“WASSILY KANDINSKY IMPORTANT SIGNED LETTER REGARDING THE PUBLICATION OF HIS ART,” MY DRAWINGS STILL EXIST…THE NECESSARY SALE OF MY GOUACHE”
A 1p typed letter in French boldly signed by Russian artist Wassily Kandinsky (1866-1944) as “Kandinsky” at center. Kandinsky has also made nine pen inscriptions by hand, consisting of French accent marks and typographical corrections to the typed text. Written at Kandinsky’s home in Dessau, Germany on April 23, 1932 on a single sheet of typing paper with “Kandsinsky / Dessau, Stresemann-Allee 6 / Tel. 1562″ letterhead. Expected wear including paper folds, light even toning, and isolated foxing along the horizontal fold, else near fine. 8.25″ x 11.25.” Accompanied by an English translation. Provenance: Ex-Noel Goldblatt (ca. 1926-2003) of the famous Goldblatt’s Department Store, to a prominent Los Angeles, California collector.
Wassily Kandinsky wrote this letter to André de Ridder (1888-1961), the Belgian art critic. In April 1932, Kandinsky was still teaching at Bauhaus (1919-1933), the prestigious but short-lived school of modern art and architecture, at its Dessau campus in eastern Germany. The Nazis forced the closure of Bauhaus just a year later, in April 1933, despite the school’s international reputation for cultivating cutting-edge artists, designers, and architects.
Kandinsky wrote, translated in full:
“Dear Monsieur de Ridder,
It gave me pleasure to hear from M. Grohmann that your intention to publish one of your cahiers [notebooks] with my drawings still exists and that you [only] posed the question because of the announcement of this cahier.

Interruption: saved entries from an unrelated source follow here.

[src/cdpc_pkg.sv]
package cdpc_pkg;

	// Field and datapath widths
	localparam int FRAC_BITS = 20;
	localparam int R_STEPS   = 8;
	localparam int FOUT_W    = 25;
	localparam int REF_W     = 27;
	localparam int VCO_W     = 30;
	localparam int FB_W      = FRAC_BITS + 1;
	localparam int QW        = VCO_W + FB_W;
	localparam int CNT_W     = $clog2(QW + 1);
	localparam int CMP_W     = REF_W + 7;
	localparam int P1_SHIFT  = 7;

	localparam int MS_P1_W   = 18;
	localparam int MS_P2_W   = 20;
	localparam int P3_W      = 21;
	localparam int R_W       = 3;
	localparam int PLL_P1_W  = 14;
	localparam int PLL_P2_W  = 20;
	localparam int STAT_W    = 2;

	// Limits
	localparam logic [VCO_W-1:0]  VCO_MIN   = VCO_W'(700000000);
	localparam logic [FOUT_W-1:0] FOUT_MAX  = FOUT_W'(20000000);
	localparam logic [REF_W-1:0]  REF_RESET = REF_W'(30720000);
	localparam int MS_LOW     = 6;
	localparam int MS_HIGH    = 1800;
	localparam int RATIO_LOW  = 15;
	localparam int RATIO_HIGH = 90;
	localparam int P1_OFFSET  = 512;

	typedef enum logic [STAT_W-1:0] {
		ST_OK    = 2'd0,
		ST_FREQ  = 2'd1,
		ST_NO_R  = 2'd2,
		ST_RATIO = 2'd3
	} status_t;

	typedef struct packed {
		logic load_in;
		logic div_start;
		logic div_pll;
		logic cap_mult;
		logic cap_fvco;
		logic cap_chk;
		logic cap_words;
		logic red_step;
		logic load_out;
	} cmd_t;

	typedef struct packed {
		logic freq_bad;
		logic r_fit;
		logic ratio_bad;
		logic div_done;
		logic red_done;
	} sts_t;

endpackage

[src/clock_divider_parameter_calc_core.sv]
// Channel  Handshake            Payload
// cfg      cfg_valid/cfg_ready  ref_freq
// in       in_valid/in_stall    fout
// out      out_valid/out_stall  ms_p1 ms_p2 ms_p3 r_code pll_p1 pll_p2 pll_p3 status
//
// One transaction at a time; a bad fout skips the divider and goes straight to the result.
// A full run uses the shared bit-serial divider twice, first for the
// multiplier and then for the PLL ratio with its fraction, and then strips
// trailing zeros from the fractions.
// arst_n clears the sequencer and output valid and sets ref_freq to 30720000.
// The result waits in the output register under out_stall while the next
// transaction is already being taken in.
module clock_divider_parameter_calc_core (
	input  logic                              clk,
	input  logic                              arst_n,
	input  logic                              cfg_valid,
	output logic                              cfg_ready,
	input  logic [cdpc_pkg::REF_W-1:0]        ref_freq,
	input  logic                              in_valid,
	output logic                              in_stall,
	input  logic [cdpc_pkg::FOUT_W-1:0]       fout,
	output logic                              out_valid,
	input  logic                              out_stall,
	output logic [cdpc_pkg::MS_P1_W-1:0]      ms_p1,
	output logic [cdpc_pkg::MS_P2_W-1:0]      ms_p2,
	output logic [cdpc_pkg::P3_W-1:0]         ms_p3,
	output logic [cdpc_pkg::R_W-1:0]          r_code,
	output logic [cdpc_pkg::PLL_P1_W-1:0]     pll_p1,
	output logic [cdpc_pkg::PLL_P2_W-1:0]     pll_p2,
	output logic [cdpc_pkg::P3_W-1:0]         pll_p3,
	output logic [cdpc_pkg::STAT_W-1:0]       status
);

	cdpc_pkg::cmd_t cmd;
	cdpc_pkg::sts_t sts;

	assign cfg_ready = 1'b1;

	cdpc_ctrl u_ctrl (
		.clk       (clk),
		.arst_n    (arst_n),
		.in_valid  (in_valid),
		.in_stall  (in_stall),
		.out_valid (out_valid),
		.out_stall (out_stall),
		.sts       (sts),
		.cmd       (cmd)
	);

	cdpc_dp u_dp (
		.clk      (clk),
		.arst_n   (arst_n),
		.cfg_we   (cfg_valid && cfg_ready),
		.cfg_data (ref_freq),
		.fout_in  (fout),
		.cmd      (cmd),
		.sts      (sts),
		.ms_p1    (ms_p1),
		.ms_p2    (ms_p2),
		.ms_p3    (ms_p3),
		.r_code   (r_code),
		.pll_p1   (pll_p1),
		.pll_p2   (pll_p2),
		.pll_p3   (pll_p3),
		.status   (status)
	);

endmodule

[src/cdpc_div.sv]
// Restoring divider, one quotient bit per cycle. Zeros are shifted in after
// the dividend is used up, so extra iterations produce fraction bits.
module cdpc_div (
	input  logic                            clk,
	input  logic                            arst_n,
	input  logic                            start,
	input  logic [cdpc_pkg::VCO_W-1:0]      dividend,
	input  logic [cdpc_pkg::REF_W-1:0]      divisor,
	input  logic [cdpc_pkg::CNT_W-1:0]      iters,
	output logic                            done,
	output logic [cdpc_pkg::QW-1:0]         quo
);

	logic                           busy_q;
	logic                           done_q;
	logic [cdpc_pkg::CNT_W-1:0]     cnt_q;
	logic [cdpc_pkg::REF_W-1:0]     rem_q;
	logic [cdpc_pkg::REF_W-1:0]     dvs_q;
	logic [cdpc_pkg::VCO_W-1:0]     dvd_q;
	logic [cdpc_pkg::QW-1:0]        quo_q;

	logic [cdpc_pkg::REF_W:0]       trial;
	logic [cdpc_pkg::REF_W:0]       diff;
	logic                           ge;
	logic [cdpc_pkg::REF_W-1:0]     rem_nxt;

	always_comb begin
		trial   = {rem_q, dvd_q[cdpc_pkg::VCO_W-1]};
		ge      = trial >= {1'b0, dvs_q};
		diff    = trial - {1'b0, dvs_q};
		rem_nxt = ge ? diff[cdpc_pkg::REF_W-1:0] : trial[cdpc_pkg::REF_W-1:0];
	end

	always_ff @(posedge clk or negedge arst_n) begin
		if (!arst_n) begin
			busy_q <= 1'b0;
			done_q <= 1'b0;
			cnt_q  <= '0;
		end else begin
			done_q <= 1'b0;
			if (start) begin
				busy_q <= 1'b1;
				cnt_q  <= iters;
			end else if (busy_q) begin
				cnt_q <= cnt_q - 1'b1;
				if (cnt_q == cdpc_pkg::CNT_W'(1)) begin
					busy_q <= 1'b0;
					done_q <= 1'b1;
				end
			end
		end
	end

	always_ff @(posedge clk) begin
		if (start) begin
			rem_q <= '0;
			dvd_q <= dividend;
			dvs_q <= divisor;
			quo_q <= '0;
		end else if (busy_q) begin
			rem_q <= rem_nxt;
			dvd_q <= {dvd_q[cdpc_pkg::VCO_W-2:0], 1'b0};
			quo_q <= {quo_q[cdpc_pkg::QW-2:0], ge};
		end
	end

	assign done = done_q;
	assign quo  = quo_q;

	a_rem_below_divisor: assert property (@(posedge clk) disable iff (!arst_n)
		busy_q |-> rem_q < dvs_q)
		else $error("divider remainder not below divisor");

	a_done_after_busy: assert property (@(posedge clk) disable iff (!arst_n)
		done_q |-> !busy_q && $past(busy_q))
		else $error("divider done without a finishing step");

	a_cnt_live: assert property (@(posedge clk) disable iff (!arst_n)
		busy_q |-> cnt_q != '0)
		else $error("divider busy with empty count");

endmodule

[src/cdpc_dp.sv]
module cdpc_dp (
	input  logic                              clk,
	input  logic                              arst_n,
	input  logic                              cfg_we,
	input  logic [cdpc_pkg::REF_W-1:0]        cfg_data,
	input  logic [cdpc_pkg::FOUT_W-1:0]       fout_in,
	input  cdpc_pkg::cmd_t                    cmd,
	output cdpc_pkg::sts_t                    sts,
	output logic [cdpc_pkg::MS_P1_W-1:0]      ms_p1,
	output logic [cdpc_pkg::MS_P2_W-1:0]      ms_p2,
	output logic [cdpc_pkg::P3_W-1:0]         ms_p3,
	output logic [cdpc_pkg::R_W-1:0]          r_code,
	output logic [cdpc_pkg::PLL_P1_W-1:0]     pll_p1,
	output logic [cdpc_pkg::PLL_P2_W-1:0]     pll_p2,
	output logic [cdpc_pkg::P3_W-1:0]         pll_p3,
	output logic [cdpc_pkg::STAT_W-1:0]       status
);

	localparam int FW = cdpc_pkg::FRAC_BITS;
	localparam int WW = cdpc_pkg::VCO_W + cdpc_pkg::FRAC_BITS;
	localparam int PW = cdpc_pkg::FOUT_W + cdpc_pkg::VCO_W;

	logic [cdpc_pkg::REF_W-1:0]     ref_q;
	logic [cdpc_pkg::FOUT_W-1:0]    fout_q;
	logic [cdpc_pkg::VCO_W-1:0]     mult_q;
	logic [cdpc_pkg::VCO_W-1:0]     fvco_q;
	logic [cdpc_pkg::R_W-1:0]       r_q;
	logic                           r_fit_q;
	logic                           ratio_bad_q;

	logic [cdpc_pkg::FB_W-1:0]      ms_b_q, ms_c_q, pll_b_q, pll_c_q;
	logic [FW-1:0]                  ms_p2_q, pll_p2_q;
	logic [cdpc_pkg::MS_P1_W-1:0]   ms_p1_q;
	logic [cdpc_pkg::PLL_P1_W-1:0]  pll_p1_q;

	logic [cdpc_pkg::MS_P1_W-1:0]   out_ms_p1_q;
	logic [cdpc_pkg::MS_P2_W-1:0]   out_ms_p2_q;
	logic [cdpc_pkg::P3_W-1:0]      out_ms_p3_q;
	logic [cdpc_pkg::R_W-1:0]       out_r_q;
	logic [cdpc_pkg::PLL_P1_W-1:0]  out_pll_p1_q;
	logic [cdpc_pkg::PLL_P2_W-1:0]  out_pll_p2_q;
	logic [cdpc_pkg::P3_W-1:0]      out_pll_p3_q;
	cdpc_pkg::status_t              out_status_q;

	logic                           freq_bad;
	logic                           div_done;
	logic [cdpc_pkg::QW-1:0]        div_quo;
	logic [cdpc_pkg::VCO_W-1:0]     div_dvd;
	logic [cdpc_pkg::REF_W-1:0]     div_dvs;
	logic [cdpc_pkg::CNT_W-1:0]     div_iters;

	logic [PW-1:0]                  prod;
	logic                           r_fit;
	logic [cdpc_pkg::R_W-1:0]       r_sel;
	logic [cdpc_pkg::CMP_W-1:0]     ref_lo, ref_hi, fvco_x;
	logic                           ratio_bad;

	logic [WW-1:0]                  ms_wide;
	logic [cdpc_pkg::VCO_W-1:0]     ms_a, pll_a;
	logic [cdpc_pkg::FB_W-1:0]      ms_b0, pll_b0;
	logic [cdpc_pkg::FB_W:0]        pll_q1;
	logic [cdpc_pkg::MS_P1_W-1:0]   ms_p1_n;
	logic [cdpc_pkg::PLL_P1_W-1:0]  pll_p1_n;
	logic                           ms_red, pll_red;
	cdpc_pkg::status_t              status_n;

	// Config register
	always_ff @(posedge clk or negedge arst_n) begin
		if (!arst_n) begin
			ref_q <= cdpc_pkg::REF_RESET;
		end else if (cfg_we) begin
			ref_q <= cfg_data;
		end
	end

	assign freq_bad = (fout_q == '0) || (fout_q > cdpc_pkg::FOUT_MAX);

	// Shared divider: multiplier first (700 MHz / fout), then fvco / ref
	// with FB_W fraction bits appended.
	always_comb begin
		div_dvd   = cmd.div_pll ? fvco_q : cdpc_pkg::VCO_MIN;
		div_dvs   = cmd.div_pll ? ref_q : cdpc_pkg::REF_W'(fout_q);
		div_iters = cmd.div_pll ? cdpc_pkg::CNT_W'(cdpc_pkg::QW)
		                        : cdpc_pkg::CNT_W'(cdpc_pkg::VCO_W);
	end

	cdpc_div u_div (
		.clk      (clk),
		.arst_n   (arst_n),
		.start    (cmd.div_start),
		.dividend (div_dvd),
		.divisor  (div_dvs),
		.iters    (div_iters),
		.done     (div_done),
		.quo      (div_quo)
	);

	assign prod = PW'(fout_q) * PW'(mult_q);

	// First R that puts the output divider strictly inside its window
	always_comb begin
		r_fit = 1'b0;
		r_sel = '0;
		for (int i = cdpc_pkg::R_STEPS - 1; i >= 0; i--) begin
			if (mult_q > cdpc_pkg::VCO_W'(cdpc_pkg::MS_LOW << i) &&
			    mult_q < cdpc_pkg::VCO_W'(cdpc_pkg::MS_HIGH << i)) begin
				r_fit = 1'b1;
				r_sel = cdpc_pkg::R_W'(i);
			end
		end
	end

	always_comb begin
		ref_lo    = cdpc_pkg::CMP_W'(ref_q) * cdpc_pkg::CMP_W'(cdpc_pkg::RATIO_LOW);
		ref_hi    = cdpc_pkg::CMP_W'(ref_q) * cdpc_pkg::CMP_W'(cdpc_pkg::RATIO_HIGH);
		fvco_x    = cdpc_pkg::CMP_W'(fvco_q);
		ratio_bad = (ref_q == '0) || (fvco_x < ref_lo) || (fvco_x > ref_hi);
	end

	// Unreduced splits. P1 is the same before and after the reduction,
	// P2 of the reduced pair is the unreduced P2 shifted down alongside b.
	always_comb begin
		ms_wide  = {mult_q, {FW{1'b0}}} >> r_q;
		ms_a     = ms_wide[WW-1:FW];
		ms_b0    = {1'b0, ms_wide[FW-1:0]};
		pll_a    = div_quo[cdpc_pkg::QW-1:cdpc_pkg::FB_W];
		// round half up: b = (q + 1) / 2 with one extra fraction bit in q
		pll_q1   = {1'b0, div_quo[cdpc_pkg::FB_W-1:0]} + 1'b1;
		pll_b0   = pll_q1[cdpc_pkg::FB_W:1];
		ms_p1_n  = cdpc_pkg::MS_P1_W'({ms_a, {cdpc_pkg::P1_SHIFT{1'b0}}})
		         + cdpc_pkg::MS_P1_W'(ms_b0 >> (FW - cdpc_pkg::P1_SHIFT))
		         - cdpc_pkg::MS_P1_W'(cdpc_pkg::P1_OFFSET);
		pll_p1_n = cdpc_pkg::PLL_P1_W'({pll_a, {cdpc_pkg::P1_SHIFT{1'b0}}})
		         + cdpc_pkg::PLL_P1_W'(pll_b0 >> (FW - cdpc_pkg::P1_SHIFT))
		         - cdpc_pkg::PLL_P1_W'(cdpc_pkg::P1_OFFSET);
		ms_red   = (ms_c_q[cdpc_pkg::FB_W-1:1] != '0) && !ms_b_q[0];
		pll_red  = (pll_c_q[cdpc_pkg::FB_W-1:1] != '0) && !pll_b_q[0];
	end

	always_ff @(posedge clk) begin
		if (cmd.load_in) begin
			fout_q <= fout_in;
		end
		if (cmd.cap_mult) begin
			mult_q <= div_quo[cdpc_pkg::VCO_W-1:0] + 1'b1;
		end
		if (cmd.cap_fvco) begin
			fvco_q <= prod[cdpc_pkg::VCO_W-1:0];
		end
		if (cmd.cap_chk) begin
			r_q         <= r_sel;
			r_fit_q     <= r_fit;
			ratio_bad_q <= ratio_bad;
		end
		if (cmd.cap_words) begin
			ms_b_q   <= ms_b0;
			ms_c_q   <= cdpc_pkg::FB_W'(1) << FW;
			ms_p2_q  <= FW'({ms_b0, {cdpc_pkg::P1_SHIFT{1'b0}}});
			ms_p1_q  <= ms_p1_n;
			pll_b_q  <= pll_b0;
			pll_c_q  <= cdpc_pkg::FB_W'(1) << FW;
			pll_p2_q <= FW'({pll_b0, {cdpc_pkg::P1_SHIFT{1'b0}}});
			pll_p1_q <= pll_p1_n;
		end else if (cmd.red_step) begin
			if (ms_red) begin
				ms_b_q  <= ms_b_q >> 1;
				ms_c_q  <= ms_c_q >> 1;
				ms_p2_q <= ms_p2_q >> 1;
			end
			if (pll_red) begin
				pll_b_q  <= pll_b_q >> 1;
				pll_c_q  <= pll_c_q >> 1;
				pll_p2_q <= pll_p2_q >> 1;
			end
		end
	end

	always_comb begin
		if (freq_bad) begin
			status_n = cdpc_pkg::ST_FREQ;
		end else if (!r_fit_q) begin
			status_n = cdpc_pkg::ST_NO_R;
		end else if (ratio_bad_q) begin
			status_n = cdpc_pkg::ST_RATIO;
		end else begin
			status_n = cdpc_pkg::ST_OK;
		end
	end

	// Output register, zeroed words on any error
	always_ff @(posedge clk) begin
		if (cmd.load_out) begin
			out_status_q <= status_n;
			if (status_n == cdpc_pkg::ST_OK) begin
				out_ms_p1_q  <= ms_p1_q;
				out_ms_p2_q  <= cdpc_pkg::MS_P2_W'(ms_p2_q);
				out_ms_p3_q  <= cdpc_pkg::P3_W'(ms_c_q);
				out_r_q      <= r_q;
				out_pll_p1_q <= pll_p1_q;
				out_pll_p2_q <= cdpc_pkg::PLL_P2_W'(pll_p2_q);
				out_pll_p3_q <= cdpc_pkg::P3_W'(pll_c_q);
			end else begin
				out_ms_p1_q  <= '0;
				out_ms_p2_q  <= '0;
				out_ms_p3_q  <= '0;
				out_r_q      <= '0;
				out_pll_p1_q <= '0;
				out_pll_p2_q <= '0;
				out_pll_p3_q <= '0;
			end
		end
	end

	always_comb begin
		sts.freq_bad  = freq_bad;
		sts.r_fit     = r_fit_q;
		sts.ratio_bad = ratio_bad_q;
		sts.div_done  = div_done;
		sts.red_done  = !ms_red && !pll_red;
	end

	assign ms_p1  = out_ms_p1_q;
	assign ms_p2  = out_ms_p2_q;
	assign ms_p3  = out_ms_p3_q;
	assign r_code = out_r_q;
	assign pll_p1 = out_pll_p1_q;
	assign pll_p2 = out_pll_p2_q;
	assign pll_p3 = out_pll_p3_q;
	assign status = out_status_q;

endmodule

As for me, I am sure that the necessary sale of my gouache will have taken place earlier or later and that one risks no danger whatsoever in announcing the [imminent publication of the] notebook. It is always good to awaken public interest as early as possible.
I will give you afterwards – when the cahier will have been prepared for the printer – the addresses in Germany and in America in order to help with sales. The cahiers are not expensive and even despite the difficult situation in all countries I believe with reason in favorable sales.
It will give me extreme pleasure to count myself among the artists published under your direction.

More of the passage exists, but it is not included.